HTML • The advantage of a markup language over one with no explicit markup is that writing a browser for it is straightforward: the browser simply has to understand the markup commands. • By embedding the markup commands within each HTML file and standardizing them, it becomes possible for any Web browser to read and reformat any Web page.
HTML • HTTP and HTML are constantly evolving. When Mosaic was the only browser, the language it interpreted, HTML 1.0, was de facto standard. • When new browsers came along, there was a need for a formal Internet standard, so the HTML 2.0 standard was produced. Next, HTML 3.0 was created as a research effort to add many new features to HTML 2.0, including tables, toolbars, mathematical formulas, advanced style sheets (for defining page layout and the meaning of symbols), etc.
HTML – brief introduction • A proper Web page consists of a head and body enclosed by <HTML> and </HTML> tags (formatting commands), although most browsers do not complain if these tags are missing. • The head is bracketed by <HEAD> </HEAD> tags, and the body is bracketed by <BODY> </BODY> tags • The commands inside the tags are called directives. Most HTML tags have this format, that is, <SOMETHING> to mark the beginning of something and </SOMETHING> to mark its end.
HTML – brief introduction • Numerous other examples of HTML are easily available. Most browsers have a menu item VIEW SOURCE or something similar. Selecting this item for an HTML page, displays the current HTML source, instead of formatted output
DNS – Domain Name System • Programs rarely refer to hosts, mailboxes, and other resources by their binary network addresses. Instead, they use ASCII strings, such as tana@art.ucsb.edu • Nevertheless, the network itself only understands binary addresses, so some mechanism is required to convert the ASCII strings to network addresses.
DNS • Way back in the ARPANET, there was simply a file, hosts.txt, that listed all the hosts and their IP addresses.

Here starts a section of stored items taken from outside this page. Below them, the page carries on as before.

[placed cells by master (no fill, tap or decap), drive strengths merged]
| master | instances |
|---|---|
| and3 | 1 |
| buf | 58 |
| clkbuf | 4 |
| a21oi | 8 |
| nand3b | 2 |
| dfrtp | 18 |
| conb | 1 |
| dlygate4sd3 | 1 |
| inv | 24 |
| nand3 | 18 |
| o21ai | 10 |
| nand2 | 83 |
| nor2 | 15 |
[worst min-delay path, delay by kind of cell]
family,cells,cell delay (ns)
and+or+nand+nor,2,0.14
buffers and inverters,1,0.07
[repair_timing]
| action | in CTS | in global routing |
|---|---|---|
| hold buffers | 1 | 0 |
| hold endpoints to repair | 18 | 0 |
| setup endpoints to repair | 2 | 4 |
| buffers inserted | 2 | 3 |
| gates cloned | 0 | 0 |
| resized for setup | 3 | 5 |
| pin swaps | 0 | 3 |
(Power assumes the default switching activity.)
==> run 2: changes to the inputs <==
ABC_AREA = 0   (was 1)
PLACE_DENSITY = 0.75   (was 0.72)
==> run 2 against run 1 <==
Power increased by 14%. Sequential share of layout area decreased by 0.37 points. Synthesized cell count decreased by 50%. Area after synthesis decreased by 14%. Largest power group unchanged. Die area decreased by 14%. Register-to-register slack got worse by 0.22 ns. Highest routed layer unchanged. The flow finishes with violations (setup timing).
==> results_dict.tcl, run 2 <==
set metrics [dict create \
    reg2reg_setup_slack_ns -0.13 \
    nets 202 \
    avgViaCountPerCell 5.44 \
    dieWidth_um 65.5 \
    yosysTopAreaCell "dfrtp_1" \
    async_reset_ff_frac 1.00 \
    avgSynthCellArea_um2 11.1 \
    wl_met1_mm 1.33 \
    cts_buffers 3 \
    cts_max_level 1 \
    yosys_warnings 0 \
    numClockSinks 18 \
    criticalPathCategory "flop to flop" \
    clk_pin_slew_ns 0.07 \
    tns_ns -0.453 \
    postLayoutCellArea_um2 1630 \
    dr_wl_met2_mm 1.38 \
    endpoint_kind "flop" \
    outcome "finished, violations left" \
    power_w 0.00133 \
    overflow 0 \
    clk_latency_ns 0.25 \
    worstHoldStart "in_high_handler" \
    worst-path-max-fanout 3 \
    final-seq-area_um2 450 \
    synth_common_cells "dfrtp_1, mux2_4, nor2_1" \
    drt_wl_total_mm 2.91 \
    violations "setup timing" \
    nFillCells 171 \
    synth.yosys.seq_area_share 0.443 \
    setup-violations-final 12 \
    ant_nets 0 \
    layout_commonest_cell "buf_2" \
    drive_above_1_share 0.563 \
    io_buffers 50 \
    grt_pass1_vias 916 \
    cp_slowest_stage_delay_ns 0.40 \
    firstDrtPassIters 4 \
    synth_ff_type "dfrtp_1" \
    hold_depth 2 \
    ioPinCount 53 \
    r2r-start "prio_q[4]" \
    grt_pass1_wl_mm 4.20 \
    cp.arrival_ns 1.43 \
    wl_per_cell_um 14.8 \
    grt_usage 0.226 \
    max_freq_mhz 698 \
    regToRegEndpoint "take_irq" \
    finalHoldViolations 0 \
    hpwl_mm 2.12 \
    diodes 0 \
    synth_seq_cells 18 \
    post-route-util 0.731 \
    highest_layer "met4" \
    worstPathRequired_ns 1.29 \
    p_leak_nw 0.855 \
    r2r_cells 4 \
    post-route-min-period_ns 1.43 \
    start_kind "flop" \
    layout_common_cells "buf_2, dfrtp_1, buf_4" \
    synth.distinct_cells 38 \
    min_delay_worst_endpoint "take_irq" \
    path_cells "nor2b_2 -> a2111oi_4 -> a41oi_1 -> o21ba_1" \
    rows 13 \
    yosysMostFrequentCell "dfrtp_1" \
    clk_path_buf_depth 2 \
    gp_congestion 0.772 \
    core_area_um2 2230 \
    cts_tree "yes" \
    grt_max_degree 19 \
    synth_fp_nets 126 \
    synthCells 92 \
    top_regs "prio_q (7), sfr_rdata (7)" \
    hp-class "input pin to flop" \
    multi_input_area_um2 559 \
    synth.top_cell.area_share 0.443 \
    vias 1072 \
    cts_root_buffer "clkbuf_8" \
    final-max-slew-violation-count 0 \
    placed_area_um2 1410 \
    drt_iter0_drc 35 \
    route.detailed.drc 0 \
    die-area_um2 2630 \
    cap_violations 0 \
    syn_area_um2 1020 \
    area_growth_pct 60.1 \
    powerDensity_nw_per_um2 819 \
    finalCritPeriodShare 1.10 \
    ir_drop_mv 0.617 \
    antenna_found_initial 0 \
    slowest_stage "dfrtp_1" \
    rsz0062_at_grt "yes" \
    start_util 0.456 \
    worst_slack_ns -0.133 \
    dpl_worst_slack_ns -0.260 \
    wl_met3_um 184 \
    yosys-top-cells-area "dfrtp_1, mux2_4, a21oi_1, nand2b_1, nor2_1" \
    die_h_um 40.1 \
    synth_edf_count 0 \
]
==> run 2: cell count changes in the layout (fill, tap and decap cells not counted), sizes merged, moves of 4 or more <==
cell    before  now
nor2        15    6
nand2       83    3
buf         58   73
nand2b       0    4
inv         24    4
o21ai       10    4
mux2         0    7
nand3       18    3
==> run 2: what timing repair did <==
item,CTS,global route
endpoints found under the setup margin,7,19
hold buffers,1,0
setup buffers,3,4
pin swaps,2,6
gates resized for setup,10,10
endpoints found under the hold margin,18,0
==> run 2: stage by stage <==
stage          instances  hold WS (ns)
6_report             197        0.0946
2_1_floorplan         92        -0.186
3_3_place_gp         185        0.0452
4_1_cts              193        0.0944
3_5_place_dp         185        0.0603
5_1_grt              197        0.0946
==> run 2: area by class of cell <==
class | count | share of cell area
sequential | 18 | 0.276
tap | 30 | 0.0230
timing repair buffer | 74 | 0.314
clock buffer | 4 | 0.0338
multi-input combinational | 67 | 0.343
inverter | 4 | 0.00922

Every night, all the hosts would fetch it from the site and at which it was maintained. For a network of a few hundred large timeshareing machines, this approach worked reasonably well. • However, when thousands of workstations were connected to the net, everyone realized that this approach could not continue to work forever.

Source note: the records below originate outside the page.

File: src/hw/ftb_nv_store.sv
// Nonvolatile word store, kept across reset, registered read
`timescale 1ns/1ns
module ftb_nv_store (
    input  wire logic        pclk,
    input  wire logic        we,
    input  wire logic [23:0] wdata,
    output logic      [23:0] rdata
);
    logic [23:0] mem_q;

    // No reset on purpose: contents outlive a reset like flash would
    always_ff @(posedge pclk) begin
        if (we) begin
            mem_q <= wdata;
        end
    end

    // Read word from a register
    always_ff @(posedge pclk) begin
        rdata <= mem_q;
    end
endmodule : ftb_nv_store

DNS • For one thing, the size of the file would become too large. However, even more important, host name conflicts would occur constantly unless names were centrally managed, something unthinkable in a huge international network. • To solve these problems, DNS (the Domain Name System) was invented.
DNS • The essence of DNS is the invention of a hierarchical, domain-based naming scheme and a distributed database system for implementing this naming scheme. • It is primarily used for mapping host names and email destinations to IP addresses.
DNS – how it is used • To map a name onto an IP address, an application program calls a library procedure called the resolver, passing it the name as a parameter. The resolver sends a UDP packet to a local DNS server, which then looks up the name and returns the IP address to the resolver, which then returns it to the caller. • Armed with the IP address, the program can then establish a TCP connection with the destination, or send it UDP packets.